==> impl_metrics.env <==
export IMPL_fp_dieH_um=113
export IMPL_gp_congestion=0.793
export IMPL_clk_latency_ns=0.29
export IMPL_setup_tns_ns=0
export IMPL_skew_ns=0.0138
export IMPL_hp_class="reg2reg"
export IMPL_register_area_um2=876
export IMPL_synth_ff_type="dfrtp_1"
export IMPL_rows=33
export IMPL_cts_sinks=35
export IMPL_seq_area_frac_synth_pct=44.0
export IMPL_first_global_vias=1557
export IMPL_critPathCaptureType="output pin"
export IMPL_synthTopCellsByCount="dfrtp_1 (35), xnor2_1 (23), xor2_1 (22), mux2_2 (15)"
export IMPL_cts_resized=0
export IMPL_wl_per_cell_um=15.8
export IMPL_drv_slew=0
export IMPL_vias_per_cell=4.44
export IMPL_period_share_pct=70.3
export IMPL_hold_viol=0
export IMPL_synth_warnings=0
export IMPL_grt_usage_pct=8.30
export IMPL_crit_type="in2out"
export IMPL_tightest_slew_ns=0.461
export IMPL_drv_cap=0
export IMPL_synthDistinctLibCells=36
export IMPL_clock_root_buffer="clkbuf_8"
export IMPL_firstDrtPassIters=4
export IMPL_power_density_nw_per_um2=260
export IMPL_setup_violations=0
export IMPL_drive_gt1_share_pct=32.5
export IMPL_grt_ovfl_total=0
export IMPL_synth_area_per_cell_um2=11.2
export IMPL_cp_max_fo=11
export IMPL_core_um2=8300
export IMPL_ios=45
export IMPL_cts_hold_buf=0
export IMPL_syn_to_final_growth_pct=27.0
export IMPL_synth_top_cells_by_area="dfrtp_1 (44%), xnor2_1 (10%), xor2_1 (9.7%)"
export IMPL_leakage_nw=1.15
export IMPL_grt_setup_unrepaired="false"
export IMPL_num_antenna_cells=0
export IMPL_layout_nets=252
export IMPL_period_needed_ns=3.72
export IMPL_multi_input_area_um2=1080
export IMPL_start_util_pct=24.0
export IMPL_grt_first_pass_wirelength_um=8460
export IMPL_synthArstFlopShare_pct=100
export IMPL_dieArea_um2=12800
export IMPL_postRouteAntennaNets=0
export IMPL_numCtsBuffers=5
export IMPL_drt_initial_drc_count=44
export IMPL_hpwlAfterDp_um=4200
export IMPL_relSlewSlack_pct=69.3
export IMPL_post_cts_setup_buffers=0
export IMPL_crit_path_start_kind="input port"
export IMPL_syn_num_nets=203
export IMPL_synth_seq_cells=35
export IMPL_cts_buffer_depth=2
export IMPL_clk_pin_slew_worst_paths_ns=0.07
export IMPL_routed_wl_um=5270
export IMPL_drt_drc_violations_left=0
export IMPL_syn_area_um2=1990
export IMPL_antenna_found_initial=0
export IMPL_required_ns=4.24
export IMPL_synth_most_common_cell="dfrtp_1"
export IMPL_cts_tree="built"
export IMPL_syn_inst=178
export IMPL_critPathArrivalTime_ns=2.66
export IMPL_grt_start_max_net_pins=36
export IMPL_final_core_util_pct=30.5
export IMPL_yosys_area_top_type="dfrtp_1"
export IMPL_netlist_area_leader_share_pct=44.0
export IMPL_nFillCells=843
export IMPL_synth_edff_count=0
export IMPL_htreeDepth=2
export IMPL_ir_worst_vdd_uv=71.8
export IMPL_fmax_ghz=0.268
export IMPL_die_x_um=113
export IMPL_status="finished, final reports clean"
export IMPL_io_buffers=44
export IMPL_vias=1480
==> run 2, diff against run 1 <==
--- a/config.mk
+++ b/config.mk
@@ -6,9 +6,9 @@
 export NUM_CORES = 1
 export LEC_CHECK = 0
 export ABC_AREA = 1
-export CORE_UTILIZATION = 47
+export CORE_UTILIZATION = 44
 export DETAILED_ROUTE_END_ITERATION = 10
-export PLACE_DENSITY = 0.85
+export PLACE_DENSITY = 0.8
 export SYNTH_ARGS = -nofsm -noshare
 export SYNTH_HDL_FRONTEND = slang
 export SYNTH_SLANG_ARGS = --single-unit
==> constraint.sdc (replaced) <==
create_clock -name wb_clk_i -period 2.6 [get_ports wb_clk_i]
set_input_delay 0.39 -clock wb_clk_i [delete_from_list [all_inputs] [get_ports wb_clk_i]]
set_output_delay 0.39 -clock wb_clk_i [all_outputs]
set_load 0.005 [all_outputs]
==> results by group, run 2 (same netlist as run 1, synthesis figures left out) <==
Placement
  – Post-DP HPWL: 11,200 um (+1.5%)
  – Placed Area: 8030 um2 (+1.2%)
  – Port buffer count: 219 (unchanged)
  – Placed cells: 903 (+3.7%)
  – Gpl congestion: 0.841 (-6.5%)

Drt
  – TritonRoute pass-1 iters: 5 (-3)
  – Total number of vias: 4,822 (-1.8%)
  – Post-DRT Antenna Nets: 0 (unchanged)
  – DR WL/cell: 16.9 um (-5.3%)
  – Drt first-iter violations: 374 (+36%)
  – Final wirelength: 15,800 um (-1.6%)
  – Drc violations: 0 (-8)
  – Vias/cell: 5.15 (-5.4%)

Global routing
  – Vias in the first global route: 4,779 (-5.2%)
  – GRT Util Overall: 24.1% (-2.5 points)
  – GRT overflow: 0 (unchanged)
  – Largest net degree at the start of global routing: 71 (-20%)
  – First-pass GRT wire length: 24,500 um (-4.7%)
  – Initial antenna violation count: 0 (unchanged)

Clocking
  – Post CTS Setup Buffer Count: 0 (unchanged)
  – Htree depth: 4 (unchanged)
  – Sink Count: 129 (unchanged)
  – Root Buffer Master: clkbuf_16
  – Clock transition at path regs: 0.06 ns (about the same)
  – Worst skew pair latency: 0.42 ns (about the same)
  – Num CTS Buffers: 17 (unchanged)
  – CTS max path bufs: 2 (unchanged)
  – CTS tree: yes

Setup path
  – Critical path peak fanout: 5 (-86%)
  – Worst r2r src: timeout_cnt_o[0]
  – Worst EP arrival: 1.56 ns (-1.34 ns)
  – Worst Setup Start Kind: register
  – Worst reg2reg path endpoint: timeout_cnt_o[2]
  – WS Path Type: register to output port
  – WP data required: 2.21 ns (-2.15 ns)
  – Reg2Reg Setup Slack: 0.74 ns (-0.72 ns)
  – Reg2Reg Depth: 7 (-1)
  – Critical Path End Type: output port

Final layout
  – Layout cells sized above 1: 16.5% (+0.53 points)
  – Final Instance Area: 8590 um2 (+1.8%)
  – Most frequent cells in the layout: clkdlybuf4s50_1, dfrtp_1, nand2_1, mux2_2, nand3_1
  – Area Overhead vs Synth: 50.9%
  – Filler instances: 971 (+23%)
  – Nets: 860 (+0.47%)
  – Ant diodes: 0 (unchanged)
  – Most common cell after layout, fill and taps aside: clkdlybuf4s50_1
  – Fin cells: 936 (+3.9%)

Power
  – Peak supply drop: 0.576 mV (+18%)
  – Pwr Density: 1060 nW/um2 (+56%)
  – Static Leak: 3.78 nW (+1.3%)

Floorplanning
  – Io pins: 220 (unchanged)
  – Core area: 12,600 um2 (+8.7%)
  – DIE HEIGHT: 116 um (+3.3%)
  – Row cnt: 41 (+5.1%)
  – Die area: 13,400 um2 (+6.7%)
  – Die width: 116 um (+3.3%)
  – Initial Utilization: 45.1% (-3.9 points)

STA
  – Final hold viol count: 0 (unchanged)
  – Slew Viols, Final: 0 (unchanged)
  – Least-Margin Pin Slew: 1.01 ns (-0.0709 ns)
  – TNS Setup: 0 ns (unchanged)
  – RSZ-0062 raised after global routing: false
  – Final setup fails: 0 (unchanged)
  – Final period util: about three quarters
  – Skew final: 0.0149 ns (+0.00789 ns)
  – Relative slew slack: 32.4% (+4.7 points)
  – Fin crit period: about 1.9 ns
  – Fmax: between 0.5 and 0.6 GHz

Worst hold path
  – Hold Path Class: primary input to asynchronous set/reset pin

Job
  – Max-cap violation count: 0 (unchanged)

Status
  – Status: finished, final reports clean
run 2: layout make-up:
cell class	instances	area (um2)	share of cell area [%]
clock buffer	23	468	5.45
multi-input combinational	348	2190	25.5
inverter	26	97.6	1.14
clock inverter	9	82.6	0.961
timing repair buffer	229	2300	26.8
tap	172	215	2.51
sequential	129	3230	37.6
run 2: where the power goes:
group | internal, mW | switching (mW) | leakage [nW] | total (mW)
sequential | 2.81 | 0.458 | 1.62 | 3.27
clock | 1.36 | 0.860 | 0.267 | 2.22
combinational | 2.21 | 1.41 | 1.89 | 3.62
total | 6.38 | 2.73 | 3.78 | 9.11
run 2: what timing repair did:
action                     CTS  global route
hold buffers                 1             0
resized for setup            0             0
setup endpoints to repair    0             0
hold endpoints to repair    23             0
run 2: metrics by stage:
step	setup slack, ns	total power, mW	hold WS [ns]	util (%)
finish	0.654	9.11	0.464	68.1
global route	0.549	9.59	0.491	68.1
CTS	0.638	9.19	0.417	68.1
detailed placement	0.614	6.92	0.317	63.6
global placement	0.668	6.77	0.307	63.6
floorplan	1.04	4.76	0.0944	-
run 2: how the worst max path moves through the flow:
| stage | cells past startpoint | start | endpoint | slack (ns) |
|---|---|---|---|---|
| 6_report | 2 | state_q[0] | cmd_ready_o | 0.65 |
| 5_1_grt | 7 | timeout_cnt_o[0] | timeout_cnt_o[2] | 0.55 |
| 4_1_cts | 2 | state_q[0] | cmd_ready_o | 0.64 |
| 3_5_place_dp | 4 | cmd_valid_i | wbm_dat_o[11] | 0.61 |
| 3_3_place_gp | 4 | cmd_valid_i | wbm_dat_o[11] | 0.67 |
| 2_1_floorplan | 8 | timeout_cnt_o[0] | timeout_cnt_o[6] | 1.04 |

***

## Assigned task
Going back over the entries above, copy word for word every line from the one that has "Buffer Count: 0 (unchanged)" on through the one that has "0.42 ns (about the same)".

## Your response
  – Post CTS Setup Buffer Count: 0 (unchanged)
  – Htree depth: 4 (unchanged)
  – Sink Count: 129 (unchanged)
  – Root Buffer Master: clkbuf_16
  – Clock transition at path regs: 0.06 ns (about the same)
  – Worst skew pair latency: 0.42 ns (about the same)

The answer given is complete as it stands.